===== src/rtl/cdcm_rx_align_ctrl.sv =====
// -----------------------------------------------------------------------------
// cdcm_rx_align_ctrl
//   Alignment sequencer for one CDCM-8 receive lane. After the lane's IDELAY
//   init completes it loads all 2**kTapW coarse taps in turn and checks each
//   one for a stable deserialized word. While scanning it tracks the widest
//   run of passing taps. It then loads the centre of that run and issues
//   bitslips until the word equals kIdlePattern. The result is reported on
//   aligned/error.
//
// Ports
//   clkDivIn        lane slow clock; all logic on its rising edge
//   pwrOnRst        synchronous active-high reset
//   start           one-cycle (re)align request, honoured only while busy=0
//   idelayInitDone  lane IDELAY init complete
//   dInFromDevice   deserialized word from the lane
//   tapOut          tap value to the lane (valid whenever tapLoad=1)
//   tapLoad         one-cycle tap load strobe
//   enVtc           VTC enable to the lane (released while a sequence runs)
//   bitslip         one-cycle bitslip pulse
//   busy            sequence in progress
//   aligned         lane aligned (held until the next start or reset)
//   error           alignment failed (held until the next start or reset)
//   eyeCenter       selected tap
//   eyeWidth        widest passing run length (0..2**kTapW)
//   o_dbg_state     current sequencer state, for observation only
//
// Handshake: start is a request without acknowledge. It is accepted only in
// IDLE. busy rises on the edge that accepts it and falls on the same edge that
// sets aligned or error. A start seen while busy=1 is dropped.
// -----------------------------------------------------------------------------
module cdcm_rx_align_ctrl #(
   parameter int               kDevW         = 8,
   parameter int               kTapW         = 5,
   parameter int               kSettleCycles = 16,
   parameter int               kCheckCycles  = 256,
   parameter int               kMinEyeWidth  = 4,
   parameter logic [kDevW-1:0] kIdlePattern  = 8'hF0,
   parameter int               kMaxSlip      = 8
) (
   input  logic             clkDivIn,
   input  logic             pwrOnRst,
   input  logic             start,
   input  logic             idelayInitDone,
   input  logic [kDevW-1:0] dInFromDevice,
   output logic [kTapW-1:0] tapOut,
   output logic             tapLoad,
   output logic             enVtc,
   output logic             bitslip,
   output logic             busy,
   output logic             aligned,
   output logic             error,
   output logic [kTapW-1:0] eyeCenter,
   output logic [kTapW:0]   eyeWidth,
   output logic [3:0]       o_dbg_state
);

   localparam logic [3:0] IDLE       = 4'd0;
   localparam logic [3:0] WAIT_INIT  = 4'd1;
   localparam logic [3:0] LOAD       = 4'd2;
   localparam logic [3:0] SETTLE     = 4'd3;
   localparam logic [3:0] CHECK      = 4'd4;
   localparam logic [3:0] CALC       = 4'd5;
   localparam logic [3:0] LOAD_C     = 4'd6;
   localparam logic [3:0] SETTLE_C   = 4'd7;
   localparam logic [3:0] SLIP_CHECK = 4'd8;
   localparam logic [3:0] SLIP       = 4'd9;
   localparam logic [3:0] SLIP_WAIT  = 4'd10;
   localparam logic [3:0] DONE       = 4'd11;
   localparam logic [3:0] ERROR      = 4'd12;

   localparam int kCntMax = (kCheckCycles > kSettleCycles) ? kCheckCycles : kSettleCycles;
   localparam int kCntW   = $clog2(kCntMax + 1);
   localparam int kSlipW  = $clog2(kMaxSlip + 1);

   localparam logic [kCntW-1:0]  kCntOne     = kCntW'(1);
   localparam logic [kCntW-1:0]  kSettleLast = kCntW'(kSettleCycles - 1);
   localparam logic [kCntW-1:0]  kCheckLast  = kCntW'(kCheckCycles);
   localparam logic [kSlipW-1:0] kSlipMax    = kSlipW'(kMaxSlip);
   localparam logic [kTapW:0]    kMinEye     = (kTapW + 1)'(kMinEyeWidth);
   localparam logic [kTapW-1:0]  kLastTap    = '1;

   logic [3:0]       r_state;
   logic [kCntW-1:0] r_cnt;
   logic [kTapW-1:0] r_tap;
   logic [kDevW-1:0] r_din;
   logic [kDevW-1:0] r_ref;
   logic             r_ok;
   logic [kTapW:0]   r_cur_len;
   logic [kTapW-1:0] r_cur_start;
   logic [kTapW:0]   r_best_len;
   logic [kTapW-1:0] r_best_start;
   logic [kSlipW-1:0] r_slip_cnt;
   logic             r_en_vtc;
   logic             r_busy;
   logic             r_aligned;
   logic             r_error;
   logic [kTapW-1:0] r_eye_center;
   logic [kTapW:0]   r_eye_width;

   logic             w_word_match;
   logic             w_idle_match;
   logic             w_check_pass;
   logic             w_idle_pass;
   logic [kTapW:0]   w_new_len;
   logic [kTapW-1:0] w_new_start;
   logic [kTapW-1:0] w_center;

   // Check windows: count 0 only lets the input register fill. In CHECK,
   // count 1 captures the reference word. Counts 2..kCheckCycles compare.
   // The last compare is folded into the pass result combinationally.
   assign w_word_match = (r_din == r_ref);
   assign w_idle_match = (r_din == kIdlePattern);
   assign w_check_pass = r_ok & w_word_match;
   assign w_idle_pass  = r_ok & w_idle_match;

   // The run can only grow on a pass. A run starting at this tap begins when
   // the current length is zero.
   assign w_new_len   = w_check_pass ? (r_cur_len + 1'b1) : '0;
   assign w_new_start = (r_cur_len == '0) ? r_tap : r_cur_start;
   // A run never wraps, so start + len/2 always stays inside the tap range.
   assign w_center    = r_best_start + r_best_len[kTapW:1];

   always_ff @(posedge clkDivIn) begin
      r_din <= dInFromDevice;
      if (pwrOnRst) begin
         r_state      <= IDLE;
         r_cnt        <= '0;
         r_tap        <= '0;
         r_ref        <= '0;
         r_ok         <= 1'b0;
         r_cur_len    <= '0;
         r_cur_start  <= '0;
         r_best_len   <= '0;
         r_best_start <= '0;
         r_slip_cnt   <= '0;
         r_en_vtc     <= 1'b1;
         r_busy       <= 1'b0;
         r_aligned    <= 1'b0;
         r_error      <= 1'b0;
         r_eye_center <= '0;
         r_eye_width  <= '0;
      end else begin
         case (r_state)
            IDLE: begin
               if (start) begin
                  r_state      <= WAIT_INIT;
                  r_busy       <= 1'b1;
                  r_aligned    <= 1'b0;
                  r_error      <= 1'b0;
                  r_en_vtc     <= 1'b0;
                  r_tap        <= '0;
                  r_cur_len    <= '0;
                  r_cur_start  <= '0;
                  r_best_len   <= '0;
                  r_best_start <= '0;
                  r_slip_cnt   <= '0;
                  r_cnt        <= '0;
               end
            end
            WAIT_INIT: begin
               if (idelayInitDone) r_state <= LOAD;
            end
            LOAD: begin
               r_state <= SETTLE;
               r_cnt   <= '0;
            end
            SETTLE, SETTLE_C, SLIP_WAIT: begin
               if (r_cnt == kSettleLast) begin
                  r_cnt   <= '0;
                  r_ok    <= 1'b1;
                  r_state <= (r_state == SETTLE) ? CHECK : SLIP_CHECK;
               end else begin
                  r_cnt <= r_cnt + 1'b1;
               end
            end
            CHECK: begin
               if (r_cnt == '0) begin
                  r_cnt <= r_cnt + 1'b1;
               end else if (r_cnt == kCntOne) begin
                  r_ref <= r_din;
                  r_cnt <= r_cnt + 1'b1;
               end else if (r_cnt != kCheckLast) begin
                  r_ok  <= r_ok & w_word_match;
                  r_cnt <= r_cnt + 1'b1;
               end else begin
                  r_cnt     <= '0;
                  r_cur_len <= w_new_len;
                  if (w_check_pass && (r_cur_len == '0)) r_cur_start <= r_tap;
                  // Strictly greater: on equal widths the earlier run is kept.
                  if (w_new_len > r_best_len) begin
                     r_best_len   <= w_new_len;
                     r_best_start <= w_new_start;
                  end
                  if (r_tap == kLastTap) begin
                     r_state <= CALC;
                  end else begin
                     r_tap   <= r_tap + 1'b1;
                     r_state <= LOAD;
                  end
               end
            end
            CALC: begin
               r_eye_width  <= r_best_len;
               r_eye_center <= w_center;
               if (r_best_len < kMinEye) begin
                  r_state <= ERROR;
               end else begin
                  r_tap   <= w_center;
                  r_state <= LOAD_C;
               end
            end
            LOAD_C: begin
               r_state <= SETTLE_C;
               r_cnt   <= '0;
            end
            SLIP_CHECK: begin
               if (r_cnt == '0) begin
                  r_cnt <= r_cnt + 1'b1;
               end else if (r_cnt != kCheckLast) begin
                  r_ok  <= r_ok & w_idle_match;
                  r_cnt <= r_cnt + 1'b1;
               end else begin
                  r_cnt <= '0;
                  if (w_idle_pass)                 r_state <= DONE;
                  else if (r_slip_cnt == kSlipMax) r_state <= ERROR;
                  else                             r_state <= SLIP;
               end
            end
            SLIP: begin
               r_slip_cnt <= r_slip_cnt + 1'b1;
               r_cnt      <= '0;
               r_state    <= SLIP_WAIT;
            end
            DONE: begin
               r_aligned <= 1'b1;
               r_en_vtc  <= 1'b1;
               r_busy    <= 1'b0;
               r_state   <= IDLE;
            end
            ERROR: begin
               r_error  <= 1'b1;
               r_en_vtc <= 1'b1;
               r_busy   <= 1'b0;
               r_state  <= IDLE;
            end
            default: r_state <= IDLE;
         endcase
      end
   end

   // The strobes are decoded from state. Each strobe lasts exactly the one
   // cycle spent in its state, and the tap register is already valid then.
   assign tapLoad     = (r_state == LOAD) || (r_state == LOAD_C);
   assign bitslip     = (r_state == SLIP);
   assign tapOut      = r_tap;
   assign enVtc       = r_en_vtc;
   assign busy        = r_busy;
   assign aligned     = r_aligned;
   assign error       = r_error;
   assign eyeCenter   = r_eye_center;
   assign eyeWidth    = r_eye_width;
   assign o_dbg_state = r_state;

endmodule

....

What is required: Transcribe only, please, the lines from the first line of the records through the line with "(valid whenever tapLoad=1)". Both of those lines are included.

Answer below:
===== src/rtl/cdcm_rx_align_ctrl.sv =====
// -----------------------------------------------------------------------------
// cdcm_rx_align_ctrl
//   Alignment sequencer for one CDCM-8 receive lane. After the lane's IDELAY
//   init completes it loads all 2**kTapW coarse taps in turn and checks each
//   one for a stable deserialized word. While scanning it tracks the widest
//   run of passing taps. It then loads the centre of that run and issues
//   bitslips until the word equals kIdlePattern. The result is reported on
//   aligned/error.
//
// Ports
//   clkDivIn        lane slow clock; all logic on its rising edge
//   pwrOnRst        synchronous active-high reset
//   start           one-cycle (re)align request, honoured only while busy=0
//   idelayInitDone  lane IDELAY init complete
//   dInFromDevice   deserialized word from the lane
//   tapOut          tap value to the lane (valid whenever tapLoad=1)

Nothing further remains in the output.